Noah had a quota to keep—two-by-two were his orders, child-bearing or not. Besides, after his frustration with the bears, kangaroos, and sharks (how do you even get sharks on a boat anyhow? Perhaps that's when roller skates were invented.), Noah was exhausted and ready for this God-given project to be done.
Martha G, Noah's second Martha wife, was helpful in 'persuading' Bertha Farknuckle onto the ship. Persuading is a fancy word for lying, but we say persuading because it's not sinning when you use a fancier word.
Martha told Bertha, "You deserve a break from your unhappy union that God says you have to keep forever, whether you enjoy each other's company or not." She continued, "Come on board a holiday cruise. Get some fresh air and perspective." She finalized the deal by telling Bertha about the ark knitting group. That part is true. It's in the Bible.
Noah chose to do things the hard way. #bruteforce
For a donkey-dog-cat-chicken-looking animal, the Farknuckle could put up a fight. Thankfully, it wasn't fast. Noah was a decent wrestler (his great-great-grandson Jacob beat God in a match years later). Despite his exhaustion, he ousted the Farknuckle.
ON BOARD THE FATEFUL SHIP
Ernie Farknuckle was brooding in his disposition. Now that he was on board the ark and hearing all the lovemaking Noah and his sons were having, he wanted to redeem his relationship with Bertha. He wanted to prove himself. He wanted to be a hero.
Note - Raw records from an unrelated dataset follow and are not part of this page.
--- src/rtl/nos_port.sv ---
// Sixteen-output level/strobe port with its VME A16/D16 slave.
// Assumes the VME bus pins and the base switches are asynchronous to ref_clk.
`timescale 1ns/100ps
`default_nettype none
module nos_port (
   input  wire logic               ref_clk,
   input  wire logic               sys_rst,
   input  wire nos_pkg::nos_vme_in_t vmeIn,
   input  wire logic [15:6]        baseSwitch,
   output logic      [15:0]        vmeDataOut,
   output logic                    vmeDataOeN,
   output logic                    dtackOut,
   output logic                    dtackOeN,
   output logic      [15:0]        nimOut
);
   import nos_pkg::*;

   // ------------------------------------------------------------
   // Input synchronisers
   // ------------------------------------------------------------
   nos_vme_in_t    vmeS1, vmeS2;
   logic [15:6]    baseS1, baseS2;
   logic           dsLowPrev;
   nos_bus_state_t state;
   logic [15:0]    outputPattern, strobeSelect, pulseWidth, transferControl;
   logic [15:0]    strobeMask;
   logic           busy;
   logic [16:0]    remain;
   logic [9:0]     acc;
   logic           fineTick;
   logic [15:0]    coarseCnt;

   always_ff @(posedge ref_clk or posedge sys_rst) begin
      if (sys_rst) begin
         vmeS1     <= '1;
         vmeS2     <= '1;
         baseS1    <= '0;
         baseS2    <= '0;
         dsLowPrev <= 1'b0;
      end else begin
         vmeS1     <= vmeIn;
         vmeS2     <= vmeS1;
         baseS1    <= baseSwitch;
         baseS2    <= baseS1;
         dsLowPrev <= (vmeS2.dsN == 2'b00);
      end
   end

   function automatic logic amOk(input logic [5:0] am);
      amOk = (am == AM_A16_USER) || (am == AM_A16_SUPER);
   endfunction : amOk

   // ------------------------------------------------------------
   // Bus slave
   // ------------------------------------------------------------
   // Data strobes must be seen low twice so the synchronised address and data have settled.
   logic       cycleSeen, hit, doWrite, doRead, fire;
   logic [5:0] ofs;
   logic [15:0] readValue;
   assign cycleSeen = !vmeS2.asN && (vmeS2.dsN == 2'b00) && dsLowPrev;
   assign hit       = cycleSeen && (vmeS2.addr[15:6] == baseS2) && amOk(vmeS2.am)
                      && vmeS2.lwordN;
   assign ofs       = {vmeS2.addr[5:1], 1'b0};
   assign doWrite   = (state == BUS_IDLE) && hit && !vmeS2.writeN;
   assign doRead    = (state == BUS_IDLE) && hit && vmeS2.writeN;
   assign fire      = doWrite && (ofs == TRANSFER_CONTROL_OFS) && vmeS2.data[CTRL_GO_BIT];

   always_comb begin
      case (ofs)
         OUTPUT_PATTERN_OFS:   readValue = outputPattern;
         STROBE_SELECT_OFS:    readValue = strobeSelect;
         PULSE_WIDTH_OFS:      readValue = pulseWidth;
         TRANSFER_CONTROL_OFS: readValue = {transferControl[15:1], busy};
         default:              readValue = 16'h0000;
      endcase
   end

   always_ff @(posedge ref_clk or posedge sys_rst) begin
      if (sys_rst) begin
         state      <= BUS_IDLE;
         dtackOut   <= 1'b0;
         dtackOeN   <= 1'b1;
         vmeDataOut <= 16'h0000;
         vmeDataOeN <= 1'b1;
      end else begin
         dtackOut <= 1'b0;
         case (state)
            BUS_IDLE: begin
               if (hit) begin
                  state      <= BUS_ACK;
                  dtackOeN   <= 1'b0;
                  vmeDataOut <= readValue;
                  vmeDataOeN <= !doRead;
               end
            end
            BUS_ACK: begin
               if (vmeS2.dsN != 2'b00) begin
                  state      <= BUS_IDLE;
                  dtackOeN   <= 1'b1;
                  vmeDataOeN <= 1'b1;
               end
            end
            default: begin
               state      <= BUS_IDLE;
               dtackOeN   <= 1'b1;
               vmeDataOeN <= 1'b1;
            end
         endcase
      end
   end

   // ------------------------------------------------------------
   // Registers
   // ------------------------------------------------------------
   always_ff @(posedge ref_clk or posedge sys_rst) begin
      if (sys_rst) begin
         outputPattern   <= REG_RESET;
         strobeSelect    <= REG_RESET;
         pulseWidth      <= REG_RESET;
         transferControl <= REG_RESET;
      end else if (doWrite) begin
         case (ofs)
            OUTPUT_PATTERN_OFS:   outputPattern   <= vmeS2.data;
            STROBE_SELECT_OFS:    strobeSelect    <= vmeS2.data;
            PULSE_WIDTH_OFS:      pulseWidth      <= vmeS2.data;
            TRANSFER_CONTROL_OFS: transferControl <= vmeS2.data;
            default: ;
         endcase
      end
   end

   // ------------------------------------------------------------
   // Strobe timebase
   // ------------------------------------------------------------
   // 62.5 ns is not a whole number of clocks, so ticks fall every 6 or 7 clocks and average exactly.
   logic [9:0] accSum;
   logic       coarseTick, tick;
   assign accSum     = acc + ACC_STEP;
   assign coarseTick = fineTick && (coarseCnt == COARSE_LAST);
   assign tick       = transferControl[CTRL_TIMEBASE_BIT] ? coarseTick : fineTick;

   always_ff @(posedge ref_clk or posedge sys_rst) begin
      if (sys_rst) begin
         acc      <= 10'h000;
         fineTick <= 1'b0;
      end else if (fire) begin
         acc      <= 10'h000;
         fineTick <= 1'b0;
      end else if (accSum >= ACC_WRAP) begin
         acc      <= accSum - ACC_WRAP;
         fineTick <= 1'b1;
      end else begin
         acc      <= accSum;
         fineTick <= 1'b0;
      end
   end

   always_ff @(posedge ref_clk or posedge sys_rst) begin
      if (sys_rst) begin
         coarseCnt <= 16'h0000;
      end else if (fire) begin
         coarseCnt <= 16'h0000;
      end else if (fineTick) begin
         coarseCnt <= coarseCnt + 16'h0001;
      end
   end

   // ------------------------------------------------------------
   // Outputs and strobe timing
   // ------------------------------------------------------------
   // A zero width stands for full scale; a second transfer while busy restarts every strobe.
   always_ff @(posedge ref_clk or posedge sys_rst) begin
      if (sys_rst) begin
         nimOut     <= 16'h0000;
         strobeMask <= 16'h0000;
         busy       <= 1'b0;
         remain     <= 17'h00000;
      end else if (fire) begin
         nimOut     <= outputPattern;
         strobeMask <= outputPattern & strobeSelect;
         busy       <= |(outputPattern & strobeSelect);
         remain     <= {pulseWidth == 16'h0000, pulseWidth};
      end else if (busy && tick) begin
         if (remain == 17'h00001) begin
            nimOut <= nimOut & ~strobeMask;
            busy   <= 1'b0;
         end else begin
            remain <= remain - 17'h00001;
         end
      end
   end
endmodule : nos_port
`default_nettype wire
As he paced the corridors of the ark, he kept thinking, "I used to think that I could not go on, and life was nothing but an awful song." Tears welled up in his eyes. "But now I know the meaning of true love."
He used his cat-stubby arms to climb the ship's railing, wet with rain. He said, "I'm leaning on the everlasting arms." The boat rocked back and forth in the storm, yet Ernie Farknuckle climbed on, saying, "If I can see it, then I can do it."
Something was pulling inside Bertha's heart to go outside. She saw that ugly creature that was her mate climbing up to the top of the ship's edge. She heard Ernie continue, "If I just believe it, there's nothing to it." Just as he launched himself over the ship, she yelled out to him.
"I believe I can fly," cried Ernie as he flew up, down, down, down. Sounding more distant as he fell, "I believe I can touch the sky. I think about it every…." PLOP. WHISH.
He was gone. Not only could Ernie Farknuckle not fly, but he also couldn't swim.
Bertha Farknuckle was the widow of an ugly, stupid, flightless beast. At least their legacy leaves us with two great songs and one heck of a story.